(Stored items)
This design comes from an exercise in tuning for small area on the open sky130 flow, not from production work. RTL that was checked went through simulation tests only; none was proved equivalent to the original.

## rev 12
==> flow/design.v <==
module FA(input wire a, b, c, output wire s, co);
    assign s = a ^ b ^ c;
    assign co = (a & b) | (a & c) | (b & c);
endmodule
module HA(input wire a, b, output wire s, co);
    assign s = a ^ b;
    assign co = a & b;
endmodule
module XNOR2(input wire a, b, output wire y);
    assign y = ~(a ^ b);
endmodule
module OR2(input wire a, b, output wire y);
    assign y = a | b;
endmodule
module ADD8 #(parameter CI = 0) (input wire [7:0] x, y, output wire [8:0] s);
    wire [7:1] c;
    generate
        if (CI) begin : g1
            XNOR2 hs (.a(x[0]), .b(y[0]), .y(s[0]));
            OR2   hc (.a(x[0]), .b(y[0]), .y(c[1]));
        end else begin : g0
            HA h (.a(x[0]), .b(y[0]), .s(s[0]), .co(c[1]));
        end
    endgenerate
    genvar i;
    generate
        for (i = 1; i < 7; i = i + 1) begin : f
            FA a (.a(x[i]), .b(y[i]), .c(c[i]), .s(s[i]), .co(c[i+1]));
        end
    endgenerate
    FA a7 (.a(x[7]), .b(y[7]), .c(c[7]), .s(s[7]), .co(s[8]));
endmodule
module ADD3 (input wire [8:0] x, y, z, output wire [10:0] u);
    wire [8:1] s;
    wire [8:0] c;
    wire [9:2] k;
    FA a0 (.a(x[0]), .b(y[0]), .c(z[0]), .s(u[0]), .co(c[0]));
    genvar i;
    generate
        for (i = 1; i < 9; i = i + 1) begin : csa
            FA a (.a(x[i]), .b(y[i]), .c(z[i]), .s(s[i]), .co(c[i]));
        end
    endgenerate
    HA h1 (.a(s[1]), .b(c[0]), .s(u[1]), .co(k[2]));
    generate
        for (i = 2; i < 9; i = i + 1) begin : cpa
            FA a (.a(s[i]), .b(c[i-1]), .c(k[i]), .s(u[i]), .co(k[i+1]));
        end
    endgenerate
    HA h9 (.a(c[8]), .b(k[9]), .s(u[9]), .co(u[10]));
endmodule
module FIN (input wire [10:0] pn, qn, output wire [7:0] out);
    wire [10:0] up = ~pn;
    wire [10:0] uq = ~qn;
    wire satp = (up >= 11'd1408) | (up <= 11'd1152);
    wire satq = (uq >= 11'd1408) | (uq <= 11'd1152);
    wire [6:0] ap = up[8] ? up[6:0] : -up[6:0];
    wire [6:0] aq = uq[8] ? uq[6:0] : -uq[6:0];
    wire [6:0] mx = (ap > aq) ? ap : aq;
    assign out = (satp | satq) ? 8'hff : {mx, 1'b0};
endmodule
module SOBEL (input wire [31:0] t, m, b, output wire [7:0] out0, out1);
    wire [7:0] t0 = t[31:24];
    wire [7:0] t1 = t[23:16];
    wire [7:0] t2 = t[15:8];
    wire [7:0] t3 = t[7:0];
    wire [7:0] b0 = b[31:24];
    wire [7:0] b1 = b[23:16];
    wire [7:0] b2 = b[15:8];
    wire [7:0] b3 = b[7:0];
    wire [7:0] mh2 = m[15:8], mh3 = m[7:0];
    wire [7:0] ml0 = ~m[31:24], ml1 = ~m[23:16];
    wire [8:0] dd0, ad0;
    ADD8 #(.CI(1)) udd0 (.x(t1), .y(b0), .s(dd0));
    ADD8 #(.CI(0)) uad0 (.x(t0), .y(b1), .s(ad0));
    wire [8:0] dd1, ad1;
    ADD8 #(.CI(1)) udd1 (.x(t2), .y(b1), .s(dd1));
    ADD8 #(.CI(1)) uad1 (.x(t1), .y(b2), .s(ad1));
    wire [8:0] dd2, ad2;
    ADD8 #(.CI(1)) udd2 (.x(t3), .y(b2), .s(dd2));
    ADD8 #(.CI(0)) uad2 (.x(t2), .y(b3), .s(ad2));
    wire [8:0] e0;
    ADD8 #(.CI(0)) ue0 (.x(mh2), .y(ml0), .s(e0));
    wire [8:0] e1;
    ADD8 #(.CI(0)) ue1 (.x(mh3), .y(ml1), .s(e1));
    wire [10:0] up0, uq0;
    ADD3 usp0 (.x(dd0), .y(dd1), .z(e0), .u(up0));
    ADD3 usq0 (.x(ad0), .y(ad1), .z(~e0), .u(uq0));
    FIN uf0 (.pn(up0), .qn(uq0), .out(out0));
    wire [10:0] up1, uq1;
    ADD3 usp1 (.x(dd1), .y(dd2), .z(e1), .u(up1));
    ADD3 usq1 (.x(ad1), .y(ad2), .z(~e1), .u(uq1));
    FIN uf1 (.pn(up1), .qn(uq1), .out(out1));
endmodule
module SOBELX (input wire [31:0] t, m, b, output wire [7:0] out0, out1);
    wire [7:0] t0 = t[31:24];
    wire [7:0] t1 = t[23:16];
    wire [7:0] t2 = t[15:8];
    wire [7:0] t3 = t[7:0];
    wire [7:0] b0 = b[31:24];
    wire [7:0] b1 = b[23:16];
    wire [7:0] b2 = b[15:8];
    wire [7:0] b3 = b[7:0];
    wire [7:0] mh2 = ~m[15:8], mh3 = ~m[7:0];
    wire [7:0] ml0 = m[31:24], ml1 = m[23:16];
    wire [8:0] dd0, ad0;
    ADD8 #(.CI(1)) udd0 (.x(t1), .y(b0), .s(dd0));
    ADD8 #(.CI(0)) uad0 (.x(t0), .y(b1), .s(ad0));
    wire [8:0] dd1, ad1;
    ADD8 #(.CI(1)) udd1 (.x(t2), .y(b1), .s(dd1));
    ADD8 #(.CI(1)) uad1 (.x(t1), .y(b2), .s(ad1));
    wire [8:0] dd2, ad2;
    ADD8 #(.CI(1)) udd2 (.x(t3), .y(b2), .s(dd2));
    ADD8 #(.CI(0)) uad2 (.x(t2), .y(b3), .s(ad2));
    wire [8:0] e0;
    ADD8 #(.CI(0)) ue0 (.x(mh2), .y(ml0), .s(e0));
    wire [8:0] e1;
    ADD8 #(.CI(0)) ue1 (.x(mh3), .y(ml1), .s(e1));
    wire [10:0] up0, uq0;
    ADD3 usp0 (.x(dd0), .y(dd1), .z(e0), .u(up0));
    ADD3 usq0 (.x(ad0), .y(ad1), .z(~e0), .u(uq0));
    FIN uf0 (.pn(up0), .qn(uq0), .out(out0));
    wire [10:0] up1, uq1;
    ADD3 usp1 (.x(dd1), .y(dd2), .z(e1), .u(up1));
    ADD3 usq1 (.x(ad1), .y(ad2), .z(~e1), .u(uq1));
    FIN uf1 (.pn(up1), .qn(uq1), .out(out1));
endmodule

--- TASK OBJECTIVE ---
Every record must appear in the answer exactly as it appears above.

--- SOLUTION TO THIS EXERCISE ---
This design comes from an exercise in tuning for small area on the open sky130 flow, not from production work. RTL that was checked went through simulation tests only; none was proved equivalent to the original.

## rev 12
==> flow/design.v <==
module FA(input wire a, b, c, output wire s, co);
    assign s = a ^ b ^ c;
    assign co = (a & b) | (a & c) | (b & c);
endmodule
module HA(input wire a, b, output wire s, co);
    assign s = a ^ b;
    assign co = a & b;
endmodule
module XNOR2(input wire a, b, output wire y);
    assign y = ~(a ^ b);
endmodule
module OR2(input wire a, b, output wire y);
    assign y = a | b;
endmodule
module ADD8 #(parameter CI = 0) (input wire [7:0] x, y, output wire [8:0] s);
    wire [7:1] c;
    generate
        if (CI) begin : g1
            XNOR2 hs (.a(x[0]), .b(y[0]), .y(s[0]));
            OR2   hc (.a(x[0]), .b(y[0]), .y(c[1]));
        end else begin : g0
            HA h (.a(x[0]), .b(y[0]), .s(s[0]), .co(c[1]));
        end
    endgenerate
    genvar i;
    generate
        for (i = 1; i < 7; i = i + 1) begin : f
            FA a (.a(x[i]), .b(y[i]), .c(c[i]), .s(s[i]), .co(c[i+1]));
        end
    endgenerate
    FA a7 (.a(x[7]), .b(y[7]), .c(c[7]), .s(s[7]), .co(s[8]));
endmodule
module ADD3 (input wire [8:0] x, y, z, output wire [10:0] u);
    wire [8:1] s;
    wire [8:0] c;
    wire [9:2] k;
    FA a0 (.a(x[0]), .b(y[0]), .c(z[0]), .s(u[0]), .co(c[0]));
    genvar i;
    generate
        for (i = 1; i < 9; i = i + 1) begin : csa
            FA a (.a(x[i]), .b(y[i]), .c(z[i]), .s(s[i]), .co(c[i]));
        end
    endgenerate
    HA h1 (.a(s[1]), .b(c[0]), .s(u[1]), .co(k[2]));
    generate
        for (i = 2; i < 9; i = i + 1) begin : cpa
            FA a (.a(s[i]), .b(c[i-1]), .c(k[i]), .s(u[i]), .co(k[i+1]));
        end
    endgenerate
    HA h9 (.a(c[8]), .b(k[9]), .s(u[9]), .co(u[10]));
endmodule
module FIN (input wire [10:0] pn, qn, output wire [7:0] out);
    wire [10:0] up = ~pn;
    wire [10:0] uq = ~qn;
    wire satp = (up >= 11'd1408) | (up <= 11'd1152);
    wire satq = (uq >= 11'd1408) | (uq <= 11'd1152);
    wire [6:0] ap = up[8] ? up[6:0] : -up[6:0];
    wire [6:0] aq = uq[8] ? uq[6:0] : -uq[6:0];
    wire [6:0] mx = (ap > aq) ? ap : aq;
    assign out = (satp | satq) ? 8'hff : {mx, 1'b0};
endmodule
module SOBEL (input wire [31:0] t, m, b, output wire [7:0] out0, out1);
    wire [7:0] t0 = t[31:24];
    wire [7:0] t1 = t[23:16];
    wire [7:0] t2 = t[15:8];
    wire [7:0] t3 = t[7:0];
    wire [7:0] b0 = b[31:24];
    wire [7:0] b1 = b[23:16];
    wire [7:0] b2 = b[15:8];
    wire [7:0] b3 = b[7:0];
    wire [7:0] mh2 = m[15:8], mh3 = m[7:0];
    wire [7:0] ml0 = ~m[31:24], ml1 = ~m[23:16];
    wire [8:0] dd0, ad0;
    ADD8 #(.CI(1)) udd0 (.x(t1), .y(b0), .s(dd0));
    ADD8 #(.CI(0)) uad0 (.x(t0), .y(b1), .s(ad0));
    wire [8:0] dd1, ad1;
    ADD8 #(.CI(1)) udd1 (.x(t2), .y(b1), .s(dd1));
    ADD8 #(.CI(1)) uad1 (.x(t1), .y(b2), .s(ad1));
    wire [8:0] dd2, ad2;
    ADD8 #(.CI(1)) udd2 (.x(t3), .y(b2), .s(dd2));
    ADD8 #(.CI(0)) uad2 (.x(t2), .y(b3), .s(ad2));
    wire [8:0] e0;
    ADD8 #(.CI(0)) ue0 (.x(mh2), .y(ml0), .s(e0));
    wire [8:0] e1;
    ADD8 #(.CI(0)) ue1 (.x(mh3), .y(ml1), .s(e1));
    wire [10:0] up0, uq0;
    ADD3 usp0 (.x(dd0), .y(dd1), .z(e0), .u(up0));
    ADD3 usq0 (.x(ad0), .y(ad1), .z(~e0), .u(uq0));
    FIN uf0 (.pn(up0), .qn(uq0), .out(out0));
    wire [10:0] up1, uq1;
    ADD3 usp1 (.x(dd1), .y(dd2), .z(e1), .u(up1));
    ADD3 usq1 (.x(ad1), .y(ad2), .z(~e1), .u(uq1));
    FIN uf1 (.pn(up1), .qn(uq1), .out(out1));
endmodule
module SOBELX (input wire [31:0] t, m, b, output wire [7:0] out0, out1);
    wire [7:0] t0 = t[31:24];
    wire [7:0] t1 = t[23:16];
    wire [7:0] t2 = t[15:8];
    wire [7:0] t3 = t[7:0];
    wire [7:0] b0 = b[31:24];
    wire [7:0] b1 = b[23:16];
    wire [7:0] b2 = b[15:8];
    wire [7:0] b3 = b[7:0];
    wire [7:0] mh2 = ~m[15:8], mh3 = ~m[7:0];
    wire [7:0] ml0 = m[31:24], ml1 = m[23:16];
    wire [8:0] dd0, ad0;
    ADD8 #(.CI(1)) udd0 (.x(t1), .y(b0), .s(dd0));
    ADD8 #(.CI(0)) uad0 (.x(t0), .y(b1), .s(ad0));
    wire [8:0] dd1, ad1;
    ADD8 #(.CI(1)) udd1 (.x(t2), .y(b1), .s(dd1));
    ADD8 #(.CI(1)) uad1 (.x(t1), .y(b2), .s(ad1));
    wire [8:0] dd2, ad2;
    ADD8 #(.CI(1)) udd2 (.x(t3), .y(b2), .s(dd2));
    ADD8 #(.CI(0)) uad2 (.x(t2), .y(b3), .s(ad2));
    wire [8:0] e0;
    ADD8 #(.CI(0)) ue0 (.x(mh2), .y(ml0), .s(e0));
    wire [8:0] e1;
    ADD8 #(.CI(0)) ue1 (.x(mh3), .y(ml1), .s(e1));
    wire [10:0] up0, uq0;
    ADD3 usp0 (.x(dd0), .y(dd1), .z(e0), .u(up0));
    ADD3 usq0 (.x(ad0), .y(ad1), .z(~e0), .u(uq0));
    FIN uf0 (.pn(up0), .qn(uq0), .out(out0));
    wire [10:0] up1, uq1;
    ADD3 usp1 (.x(dd1), .y(dd2), .z(e1), .u(up1));
    ADD3 usq1 (.x(ad1), .y(ad2), .z(~e1), .u(uq1));
    FIN uf1 (.pn(up1), .qn(uq1), .out(out1));
endmodule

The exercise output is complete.